If awk shows errors, then try gawk instead.
annotate, available via that link or as annotate-output in the Debian devscripts package.
$ echo -e "a\nb\nc" > lines
$ annotate-output cat lines
17:00:47 I: Started cat lines
17:00:47 O: a
17:00:47 O: b
17:00:47 O: c
17:00:47 I: Finished with exitcode 0
Distilling the given answers to the simplest one possible:
unbuffer $COMMAND | ts
On Ubuntu, they come from the expect-dev and moreutils packages.
sudo apt-get install expect-dev moreutils
How about this?
cat somefile.txt | perl -pne 'print scalar(localtime()), " ";'
Judging from your desire to get live timestamps, maybe you want to do live updating on a log file or something? Maybe
tail -f /path/to/log | perl -pne 'print scalar(localtime()), " ";' > /path/to/log-with-timestamps
Kieron's answer is the best one so far. If you have problems because the first program is buffering its out you can use the unbuffer program:
unbuffer <command> | awk '{ print strftime("%Y-%m-%d %H:%M:%S"), $0; }'
It's installed by default on most linux systems. If you need to build it yourself it is part of the expect package
http://expect.nist.gov
Just gonna throw this out there: there are a pair of utilities in daemontools called tai64n and tai64nlocal that are made for prepending timestamps to log messages.
Example:
cat file | tai64n | tai64nlocal
Use the read(1) command to read one line at a time from standard input, then output the line prepended with the date in the format of your choosing using date(1).
$ cat timestamp
#!/bin/sh
while read line
do
echo `date` $line
done
$ cat somefile.txt | ./timestamp
I'm not an Unix guy, but I think you can use
gawk '{print strftime("%d/%m/%y",systime()) $0 }' < somefile.txt
#! /bin/sh
unbuffer "$#" | perl -e '
use Time::HiRes (gettimeofday);
while(<>) {
($s,$ms) = gettimeofday();
print $s . "." . $ms . " " . $_;
}'
$ cat somefile.txt | sed "s/^/`date`/"
you can do this (with gnu/sed):
$ some-command | sed "x;s/.*/date +%T/e;G;s/\n/ /g"
example:
$ { echo 'line1'; sleep 2; echo 'line2'; } | sed "x;s/.*/date +%T/e;G;s/\n/ /g"
20:24:22 line1
20:24:24 line2
of course, you can use other options of the program date. just replace date +%T with what you need.
Here's my awk solution (from a Windows/XP system with MKS Tools installed in the C:\bin directory).

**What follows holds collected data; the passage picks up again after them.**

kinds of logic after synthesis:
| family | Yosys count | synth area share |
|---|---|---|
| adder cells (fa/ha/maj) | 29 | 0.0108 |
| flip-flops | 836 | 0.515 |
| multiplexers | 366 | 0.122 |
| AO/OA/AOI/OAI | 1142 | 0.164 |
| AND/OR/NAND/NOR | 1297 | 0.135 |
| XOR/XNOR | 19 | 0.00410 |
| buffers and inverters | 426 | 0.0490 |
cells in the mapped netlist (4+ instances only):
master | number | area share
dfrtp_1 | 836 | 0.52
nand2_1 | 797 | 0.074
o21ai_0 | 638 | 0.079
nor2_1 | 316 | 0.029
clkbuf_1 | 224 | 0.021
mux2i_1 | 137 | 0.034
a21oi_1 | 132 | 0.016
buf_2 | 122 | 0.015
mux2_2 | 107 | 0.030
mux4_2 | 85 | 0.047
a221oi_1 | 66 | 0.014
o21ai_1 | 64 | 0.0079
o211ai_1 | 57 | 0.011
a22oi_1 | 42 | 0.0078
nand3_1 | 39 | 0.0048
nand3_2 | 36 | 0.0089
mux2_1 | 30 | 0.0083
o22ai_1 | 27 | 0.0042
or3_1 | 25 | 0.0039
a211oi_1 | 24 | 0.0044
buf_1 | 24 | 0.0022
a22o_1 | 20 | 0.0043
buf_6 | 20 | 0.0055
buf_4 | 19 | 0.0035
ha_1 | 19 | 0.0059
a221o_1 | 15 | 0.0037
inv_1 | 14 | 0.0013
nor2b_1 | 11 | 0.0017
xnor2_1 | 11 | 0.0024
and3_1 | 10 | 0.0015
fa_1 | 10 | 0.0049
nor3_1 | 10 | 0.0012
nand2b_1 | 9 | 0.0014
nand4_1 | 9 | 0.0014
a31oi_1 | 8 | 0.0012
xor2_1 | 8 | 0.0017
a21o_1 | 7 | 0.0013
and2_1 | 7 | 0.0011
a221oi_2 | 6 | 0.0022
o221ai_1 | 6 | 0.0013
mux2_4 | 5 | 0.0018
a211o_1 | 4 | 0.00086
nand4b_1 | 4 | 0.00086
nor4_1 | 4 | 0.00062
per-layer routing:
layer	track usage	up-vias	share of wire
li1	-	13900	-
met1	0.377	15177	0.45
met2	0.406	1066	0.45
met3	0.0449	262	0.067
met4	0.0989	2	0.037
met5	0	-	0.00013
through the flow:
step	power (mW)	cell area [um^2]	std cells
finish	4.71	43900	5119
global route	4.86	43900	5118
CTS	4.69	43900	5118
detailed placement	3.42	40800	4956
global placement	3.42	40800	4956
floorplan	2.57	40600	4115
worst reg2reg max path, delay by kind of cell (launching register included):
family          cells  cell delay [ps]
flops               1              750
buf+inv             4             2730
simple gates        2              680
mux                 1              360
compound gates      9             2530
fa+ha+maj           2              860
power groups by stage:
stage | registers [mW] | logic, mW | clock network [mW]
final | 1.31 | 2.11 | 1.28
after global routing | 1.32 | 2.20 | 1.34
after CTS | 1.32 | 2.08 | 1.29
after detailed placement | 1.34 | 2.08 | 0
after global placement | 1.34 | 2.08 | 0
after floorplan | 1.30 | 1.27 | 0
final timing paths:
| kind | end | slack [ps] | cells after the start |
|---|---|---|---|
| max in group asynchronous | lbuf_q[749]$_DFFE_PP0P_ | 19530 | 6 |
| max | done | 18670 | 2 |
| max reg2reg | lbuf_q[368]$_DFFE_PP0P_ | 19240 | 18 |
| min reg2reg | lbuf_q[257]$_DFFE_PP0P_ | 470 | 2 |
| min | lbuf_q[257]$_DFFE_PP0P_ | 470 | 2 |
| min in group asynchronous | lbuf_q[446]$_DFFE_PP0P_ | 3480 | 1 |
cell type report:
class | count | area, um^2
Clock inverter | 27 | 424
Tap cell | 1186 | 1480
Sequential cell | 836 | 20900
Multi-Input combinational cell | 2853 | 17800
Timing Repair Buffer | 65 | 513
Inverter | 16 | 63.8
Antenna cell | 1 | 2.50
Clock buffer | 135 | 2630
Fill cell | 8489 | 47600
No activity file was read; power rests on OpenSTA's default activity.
## src/rtl/regfile_dbg.sv

```systemverilog
// Debug port for a 32 x 32-bit register file: dumps a range of registers out as a stream,
// or loads a range from an input stream through the register file's write port.
//
// state  | meaning
// IDLE   | waiting for a command, cmd_ready high
// RD_CAP | register-file read data valid this edge; capture it into the output word
// RD_OUT | output word presented, waiting for out_ready
// LOAD   | accepting load words, one write per ld handshake
// DONE   | one-cycle completion pulse
module regfile_dbg (
   input  logic        clk,
   input  logic        rst,
   input  logic        cmd_valid_i,
   output logic        cmd_ready_o,
   input  logic        cmd_op_i,
   input  logic [4:0]  cmd_first_i,
   input  logic [5:0]  cmd_count_i,
   output logic        out_valid_o,
   input  logic        out_ready_i,
   output logic [31:0] out_data_o,
   output logic [4:0]  out_idx_o,
   input  logic        ld_valid_i,
   output logic        ld_ready_o,
   input  logic [31:0] ld_data_i,
   output logic [4:0]  rf_raddr_o,
   input  logic [31:0] rf_rdata_i,
   output logic        rf_wE_o,
   output logic [4:0]  rf_wR_o,
   output logic [31:0] rf_wD_o,
   output logic        busy_o,
   output logic        done_o
);

   typedef enum logic [2:0] {
      S_IDLE, S_RD_CAP, S_RD_OUT, S_LOAD, S_DONE
   } state_t;

   state_t      state_q;
   logic        cmd_ready_q;
   logic        out_valid_q;
   logic [31:0] out_data_q;
   logic [4:0]  out_idx_q;
   logic        ld_ready_q;
   logic [4:0]  rf_raddr_q;
   logic        rf_we_q;
   logic [4:0]  rf_wr_q;
   logic [31:0] rf_wd_q;
   logic        busy_q;
   logic        done_q;
   logic [4:0]  idx_q;
   logic [5:0]  rem_q;
   logic [5:0]  rem_init;

   // The file only has 32 entries, so larger counts saturate.
   assign rem_init = (cmd_count_i > 6'd32) ? 6'd32 : cmd_count_i;

   // The operation is held by the state itself: dumps stay in RD_*, loads in LOAD.
   always_ff @(posedge clk) begin
      if (rst) begin
         state_q     <= S_IDLE;
         cmd_ready_q <= 1'b1;
         out_valid_q <= 1'b0;
         out_data_q  <= '0;
         out_idx_q   <= '0;
         ld_ready_q  <= 1'b0;
         rf_raddr_q  <= '0;
         rf_we_q     <= 1'b0;
         rf_wr_q     <= '0;
         rf_wd_q     <= '0;
         busy_q      <= 1'b0;
         done_q      <= 1'b0;
         idx_q       <= '0;
         rem_q       <= '0;
      end else begin
         rf_we_q <= 1'b0;
         done_q  <= 1'b0;
         case (state_q)
            S_IDLE: begin
               if (cmd_valid_i && cmd_ready_q) begin
                  idx_q       <= cmd_first_i;
                  rf_raddr_q  <= cmd_first_i;
                  rem_q       <= rem_init;
                  busy_q      <= 1'b1;
                  cmd_ready_q <= 1'b0;
                  if (cmd_count_i == 6'd0) begin
                     state_q <= S_DONE;
                     done_q  <= 1'b1;
                  end else if (cmd_op_i) begin
                     state_q    <= S_LOAD;
                     ld_ready_q <= 1'b1;
                  end else begin
                     state_q <= S_RD_CAP;
                  end
               end
            end
            S_RD_CAP: begin
               out_data_q  <= rf_rdata_i;
               out_idx_q   <= idx_q;
               out_valid_q <= 1'b1;
               state_q     <= S_RD_OUT;
            end
            S_RD_OUT: begin
               if (out_ready_i) begin
                  out_valid_q <= 1'b0;
                  idx_q       <= idx_q + 5'd1;
                  rf_raddr_q  <= idx_q + 5'd1;
                  rem_q       <= rem_q - 6'd1;
                  if (rem_q == 6'd1) begin
                     state_q <= S_DONE;
                     done_q  <= 1'b1;
                  end else begin
                     state_q <= S_RD_CAP;
                  end
               end
            end
            S_LOAD: begin
               if (ld_valid_i) begin
                  // Register 0 is hardwired to zero: consume the word, suppress the write.
                  rf_we_q <= (idx_q != 5'd0);
                  rf_wr_q <= idx_q;
                  rf_wd_q <= ld_data_i;
                  idx_q   <= idx_q + 5'd1;
                  rem_q   <= rem_q - 6'd1;
                  if (rem_q == 6'd1) begin
                     state_q    <= S_DONE;
                     done_q     <= 1'b1;
                     ld_ready_q <= 1'b0;
                  end
               end
            end
            S_DONE: begin
               state_q     <= S_IDLE;
               busy_q      <= 1'b0;
               cmd_ready_q <= 1'b1;
            end
            default: begin
               state_q     <= S_IDLE;
               busy_q      <= 1'b0;
               cmd_ready_q <= 1'b1;
               out_valid_q <= 1'b0;
               ld_ready_q  <= 1'b0;
            end
         endcase
      end
   end

   assign cmd_ready_o = cmd_ready_q;
   assign out_valid_o = out_valid_q;
   assign out_data_o  = out_data_q;
   assign out_idx_o   = out_idx_q;
   assign ld_ready_o  = ld_ready_q;
   assign rf_raddr_o  = rf_raddr_q;
   assign rf_wE_o     = rf_we_q;
   assign rf_wR_o     = rf_wr_q;
   assign rf_wD_o     = rf_wd_q;
   assign busy_o      = busy_q;
   assign done_o      = done_q;

endmodule

```
**config.mk**
```make
export PLATFORM = sky130hd
export DESIGN_NAME = ysyx_22050039_exec_ctrl_flat
export DESIGN_NICKNAME = d
export VERILOG_FILES = /design/src/rtl/ysyx_22050039_exec_ctrl_if.sv /design/src/rtl/ysyx_22050039_exec_ctrl.sv /design/src/flat_wrapper.sv
export SDC_FILE = /design/constraint.sdc
export NUM_CORES = 1
export LEC_CHECK = 0
export ABC_AREA = 1
export BUFFER_PORTS_ARGS = -buffer_cell sky130_fd_sc_hd__buf_2
export CORE_AREA = 2 2 160 162
export DETAILED_ROUTE_END_ITERATION = 10
export DIE_AREA = 0 0 162 164
export SYNTH_ARGS = -nofsm -noshare
export SYNTH_HDL_FRONTEND = slang
export SYNTH_SLANG_ARGS = --single-unit
```
**constraint.sdc**
```tcl
create_clock -name clk -period 1.85 [get_ports clk]
set_input_delay 0.555 -clock clk [delete_from_list [all_inputs] [get_ports clk]]
set_output_delay 0.555 -clock clk [all_outputs]
set_load 0.005 [all_outputs]
```
**src/rtl/ysyx_22050039_exec_ctrl_if.sv**
```systemverilog
// ============================================================================
// Module   : ysyx_22050039_exec_ctrl_if
// Purpose  : Handshake/strobe bundle between the exec sequencer and IFU/IDU/LSU.
// Revision : 1.0
// ============================================================================
`default_nettype none

interface ysyx_22050039_exec_ctrl_if #(
  parameter int XLEN = 64
);
  logic            ifu_req;
  logic            ifu_ack;
  logic            dec_ebreak;
  logic            dec_invalid;
  logic            dec_load;
  logic            dec_store;
  logic            dec_rd_wen;
  logic [4:0]      dec_rd;
  logic            mem_req;
  logic            mem_wen;
  logic            mem_ack;
  logic            reg_wen;
  logic            pc_wen;
  logic            halt;
  logic [1:0]      halt_code;
  logic [XLEN-1:0] cycle_cnt;
  logic [XLEN-1:0] instret_cnt;

  // master: the sequencer; slave: the memories, decoder and register heap
  modport master (
    output ifu_req, mem_req, mem_wen, reg_wen, pc_wen, halt, halt_code,
           cycle_cnt, instret_cnt,
    input  ifu_ack, dec_ebreak, dec_invalid, dec_load, dec_store,
           dec_rd_wen, dec_rd, mem_ack
  );

  modport slave (
    input  ifu_req, mem_req, mem_wen, reg_wen, pc_wen, halt, halt_code,
           cycle_cnt, instret_cnt,
    output ifu_ack, dec_ebreak, dec_invalid, dec_load, dec_store,
           dec_rd_wen, dec_rd, mem_ack
  );
endinterface

`default_nettype wire

```
**src/rtl/ysyx_22050039_exec_ctrl.sv**
```systemverilog
// ============================================================================
// Module   : ysyx_22050039_exec_ctrl
// Purpose  : Multi-cycle IF/ID/EX/MEM/WB sequencer with halt, timeout, counters.
// Revision : 1.0
// ============================================================================
`default_nettype none

module ysyx_22050039_exec_ctrl #(
  parameter int XLEN    = 64,
  parameter int TIMEOUT = 255,
  parameter int TO_W    = 8
) (
  input  logic                      clk,
  input  logic                      rst,
  ysyx_22050039_exec_ctrl_if.master ctrl_io
);

  typedef enum logic [2:0] {
    S_IF   = 3'd0,
    S_ID   = 3'd1,
    S_EX   = 3'd2,
    S_MEM  = 3'd3,
    S_WB   = 3'd4,
    S_HALT = 3'd5
  } state_e;

  localparam logic [TO_W-1:0] TIMEOUT_LIM = TO_W'(TIMEOUT);
  localparam logic [1:0]      CODE_EBREAK  = 2'd0;
  localparam logic [1:0]      CODE_INVALID = 2'd1;
  localparam logic [1:0]      CODE_TIMEOUT = 2'd2;

  state_e          state_q, state_d;
  logic [TO_W-1:0] wait_q, wait_d;
  logic            is_load_q, is_load_d;
  logic            is_store_q, is_store_d;
  logic            rd_wen_q, rd_wen_d;
  logic [4:0]      rd_q, rd_d;
  logic [1:0]      halt_code_q, halt_code_d;

  logic            ifu_req_q;
  logic            mem_req_q;
  logic            mem_wen_q;
  logic            reg_wen_q;
  logic            pc_wen_q;
  logic            halt_q;
  logic [XLEN-1:0] cycle_q;
  logic [XLEN-1:0] instret_q;

  always_comb begin
    state_d     = state_q;
    is_load_d   = is_load_q;
    is_store_d  = is_store_q;
    rd_wen_d    = rd_wen_q;
    rd_d        = rd_q;
    halt_code_d = halt_code_q;

    case (state_q)
      S_IF: begin
        if (ctrl_io.ifu_ack) begin
          state_d = S_ID;
        end else if (wait_q == TIMEOUT_LIM) begin
          state_d     = S_HALT;
          halt_code_d = CODE_TIMEOUT;
        end
      end
      S_ID: begin
        // a load+store collision is resolved as a store
        is_store_d = ctrl_io.dec_store;
        is_load_d  = ctrl_io.dec_load & ~ctrl_io.dec_store;
        rd_wen_d   = ctrl_io.dec_rd_wen;
        rd_d       = ctrl_io.dec_rd;
        if (ctrl_io.dec_ebreak) begin
          state_d     = S_HALT;
          halt_code_d = CODE_EBREAK;
        end else if (ctrl_io.dec_invalid) begin
          state_d     = S_HALT;
          halt_code_d = CODE_INVALID;
        end else if (ctrl_io.dec_load || ctrl_io.dec_store) begin
          state_d = S_MEM;
        end else begin
          state_d = S_EX;
        end
      end
      S_EX:  state_d = S_WB;
      S_MEM: begin
        if (ctrl_io.mem_ack) begin
          state_d = S_WB;
        end else if (wait_q == TIMEOUT_LIM) begin
          state_d     = S_HALT;
          halt_code_d = CODE_TIMEOUT;
        end
      end
      S_WB:   state_d = S_IF;
      S_HALT: state_d = S_HALT;
      default: state_d = S_IF;
    endcase

    // Counter restarts on every state change, so entering IF or MEM sees 0
    wait_d = wait_q;
    if (state_d != state_q) begin
      wait_d = '0;
    end else if (state_q == S_IF || state_q == S_MEM) begin
      wait_d = wait_q + TO_W'(1);
    end
  end

  always_ff @(posedge clk) begin
    if (rst) begin
      state_q     <= S_IF;
      wait_q      <= '0;
      is_load_q   <= 1'b0;
      is_store_q  <= 1'b0;
      rd_wen_q    <= 1'b0;
      rd_q        <= 5'd0;
      halt_code_q <= 2'd0;
      // the fetch request follows the IF state straight out of reset
      ifu_req_q   <= 1'b1;
      mem_req_q   <= 1'b0;
      mem_wen_q   <= 1'b0;
      reg_wen_q   <= 1'b0;
      pc_wen_q    <= 1'b0;
      halt_q      <= 1'b0;
      cycle_q     <= '0;
      instret_q   <= '0;
    end else begin
      state_q     <= state_d;
      wait_q      <= wait_d;
      is_load_q   <= is_load_d;
      is_store_q  <= is_store_d;
      rd_wen_q    <= rd_wen_d;
      rd_q        <= rd_d;
      halt_code_q <= halt_code_d;

      ifu_req_q <= (state_d == S_IF);
      mem_req_q <= (state_d == S_MEM) && (is_load_d || is_store_d);
      mem_wen_q <= (state_d == S_MEM) && is_store_d;
      pc_wen_q  <= (state_d == S_WB);
      reg_wen_q <= (state_d == S_WB) && rd_wen_d && (rd_d != 5'd0);
      halt_q    <= (state_d == S_HALT);

      if (state_q != S_HALT) begin
        cycle_q <= cycle_q + XLEN'(1);
      end
      if (state_q == S_WB) begin
        instret_q <= instret_q + XLEN'(1);
      end
    end
  end

  assign ctrl_io.ifu_req     = ifu_req_q;
  assign ctrl_io.mem_req     = mem_req_q;
  assign ctrl_io.mem_wen     = mem_wen_q;
  assign ctrl_io.reg_wen     = reg_wen_q;
  assign ctrl_io.pc_wen      = pc_wen_q;
  assign ctrl_io.halt        = halt_q;
  assign ctrl_io.halt_code   = halt_code_q;
  assign ctrl_io.cycle_cnt   = cycle_q;
  assign ctrl_io.instret_cnt = instret_q;

endmodule

`default_nettype wire
```
**src/flat_wrapper.sv**
```systemverilog
// flat-port wrapper written by rule: the top's interface ports become plain ports
module ysyx_22050039_exec_ctrl_flat 
#(
  parameter int XLEN    = 64,
  parameter int TIMEOUT = 255,
  parameter int TO_W    = 8
)
  (clk, rst, ctrl_io_ifu_req, ctrl_io_mem_req, ctrl_io_mem_wen, ctrl_io_reg_wen, ctrl_io_pc_wen, ctrl_io_halt, ctrl_io_halt_code, ctrl_io_cycle_cnt, ctrl_io_instret_cnt, ctrl_io_ifu_ack, ctrl_io_dec_ebreak, ctrl_io_dec_invalid, ctrl_io_dec_load, ctrl_io_dec_store, ctrl_io_dec_rd_wen, ctrl_io_dec_rd, ctrl_io_mem_ack);
  ysyx_22050039_exec_ctrl_if #(.XLEN(XLEN)) ctrl_io_i ();
  input  logic clk;
  input  logic rst;
  output wire logic [$bits(ctrl_io_i.ifu_req)-1:0] ctrl_io_ifu_req;
  output wire logic [$bits(ctrl_io_i.mem_req)-1:0] ctrl_io_mem_req;
  output wire logic [$bits(ctrl_io_i.mem_wen)-1:0] ctrl_io_mem_wen;
  output wire logic [$bits(ctrl_io_i.reg_wen)-1:0] ctrl_io_reg_wen;
  output wire logic [$bits(ctrl_io_i.pc_wen)-1:0] ctrl_io_pc_wen;
  output wire logic [$bits(ctrl_io_i.halt)-1:0] ctrl_io_halt;
  output wire logic [$bits(ctrl_io_i.halt_code)-1:0] ctrl_io_halt_code;
  output wire logic [$bits(ctrl_io_i.cycle_cnt)-1:0] ctrl_io_cycle_cnt;
  output wire logic [$bits(ctrl_io_i.instret_cnt)-1:0] ctrl_io_instret_cnt;
  input wire logic [$bits(ctrl_io_i.ifu_ack)-1:0] ctrl_io_ifu_ack;
  input wire logic [$bits(ctrl_io_i.dec_ebreak)-1:0] ctrl_io_dec_ebreak;
  input wire logic [$bits(ctrl_io_i.dec_invalid)-1:0] ctrl_io_dec_invalid;
  input wire logic [$bits(ctrl_io_i.dec_load)-1:0] ctrl_io_dec_load;
  input wire logic [$bits(ctrl_io_i.dec_store)-1:0] ctrl_io_dec_store;
  input wire logic [$bits(ctrl_io_i.dec_rd_wen)-1:0] ctrl_io_dec_rd_wen;
  input wire logic [$bits(ctrl_io_i.dec_rd)-1:0] ctrl_io_dec_rd;
  input wire logic [$bits(ctrl_io_i.mem_ack)-1:0] ctrl_io_mem_ack;
  assign ctrl_io_ifu_req = ctrl_io_i.ifu_req;
  assign ctrl_io_mem_req = ctrl_io_i.mem_req;
  assign ctrl_io_mem_wen = ctrl_io_i.mem_wen;
  assign ctrl_io_reg_wen = ctrl_io_i.reg_wen;
  assign ctrl_io_pc_wen = ctrl_io_i.pc_wen;
  assign ctrl_io_halt = ctrl_io_i.halt;
  assign ctrl_io_halt_code = ctrl_io_i.halt_code;
  assign ctrl_io_cycle_cnt = ctrl_io_i.cycle_cnt;
  assign ctrl_io_instret_cnt = ctrl_io_i.instret_cnt;
  assign ctrl_io_i.ifu_ack = ctrl_io_ifu_ack;
  assign ctrl_io_i.dec_ebreak = ctrl_io_dec_ebreak;
  assign ctrl_io_i.dec_invalid = ctrl_io_dec_invalid;
  assign ctrl_io_i.dec_load = ctrl_io_dec_load;
  assign ctrl_io_i.dec_store = ctrl_io_dec_store;
  assign ctrl_io_i.dec_rd_wen = ctrl_io_dec_rd_wen;
  assign ctrl_io_i.dec_rd = ctrl_io_dec_rd;
  assign ctrl_io_i.mem_ack = ctrl_io_mem_ack;
  ysyx_22050039_exec_ctrl #(.XLEN(XLEN), .TIMEOUT(TIMEOUT), .TO_W(TO_W)) u_core (.clk(clk), .rst(rst), .ctrl_io(ctrl_io_i));
endmodule
```
<file path="config.mk">
export PLATFORM = sky130hd
export DESIGN_NAME = fwd_hazard_unit
export DESIGN_NICKNAME = d
export VERILOG_FILES = /design/src/rtl/fwd_pkg.sv /design/src/rtl/fwd_operand_select.sv /design/src/rtl/fwd_hazard_unit.sv
export SDC_FILE = /design/constraint.sdc
export NUM_CORES = 1
export LEC_CHECK = 0
export CORE_MARGIN = 1.5
export CORE_UTILIZATION = 50
export DETAILED_ROUTE_END_ITERATION = 12
export HOLD_SLACK_MARGIN = 0.1
export PLACE_DENSITY = 0.78
export SLEW_MARGIN = 20
export SYNTH_ARGS = -nofsm -noshare
export SYNTH_HDL_FRONTEND = slang
export SYNTH_HIERARCHICAL = 1
export SYNTH_SLANG_ARGS = --single-unit
</file>
<file path="constraint.sdc">
create_clock -name clk -period 2.6 [get_ports clk]
set_input_delay 0.65 -clock clk [delete_from_list [all_inputs] [get_ports clk]]
set_output_delay 0.65 -clock clk [all_outputs]
set_load 0.01 [all_outputs]
</file>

It is designed to add the current date and time in the form mm/dd hh:mm to the beginning of each line having fetched that timestamp from the system as each line is read. You could, of course, use the BEGIN pattern to fetch the timestamp once and add that timestamp to each record (all the same). I did this to tag a log file that was being generated to stdout with the timestamp at the time the log message was generated.
/"pattern"/ "C\:\\\\bin\\\\date '+%m/%d %R'" | getline timestamp;
print timestamp, $0;
where "pattern" is a string or regex (without the quotes) to be matched in the input line, and is optional if you wish to match all input lines.
This should work on Linux/UNIX systems as well, just get rid of the C\:\\bin\\ leaving the line
"date '+%m/%d %R'" | getline timestamp;
This, of course, assumes that the command "date" gets you to the standard Linux/UNIX date display/set command without specific path information (that is, your environment PATH variable is correctly configured).
Mixing some answers above from natevw and Frank Ch. Eigler.
It has milliseconds, performs better than calling a external date command each time and perl can be found in most of the servers.
tail -f log | perl -pne '
use Time::HiRes (gettimeofday);
use POSIX qw(strftime);
($s,$ms) = gettimeofday();
print strftime "%Y-%m-%dT%H:%M:%S+$ms ", gmtime($s);
'
Alternative version with flush and read in a loop:
tail -f log | perl -pne '
use Time::HiRes (gettimeofday); use POSIX qw(strftime);
$|=1;
while(<>) {
($s,$ms) = gettimeofday();
print strftime "%Y-%m-%dT%H:%M:%S+$ms $_", gmtime($s);
}'
caerwyn's answer can be run as a subroutine, which would prevent the new processes per line:
timestamp(){
while read line
do
echo `date` $line
done
}
echo testing 123 |timestamp
Disclaimer: the solution I am proposing is not a Unix built-in utility.
I faced a similar problem a few days ago. I did not like the syntax and limitations of the solutions above, so I quickly put together a program in Go to do the job for me.
You can check the tool here: preftime
There are prebuilt executables for Linux, MacOS, and Windows in the Releases section of the GitHub project.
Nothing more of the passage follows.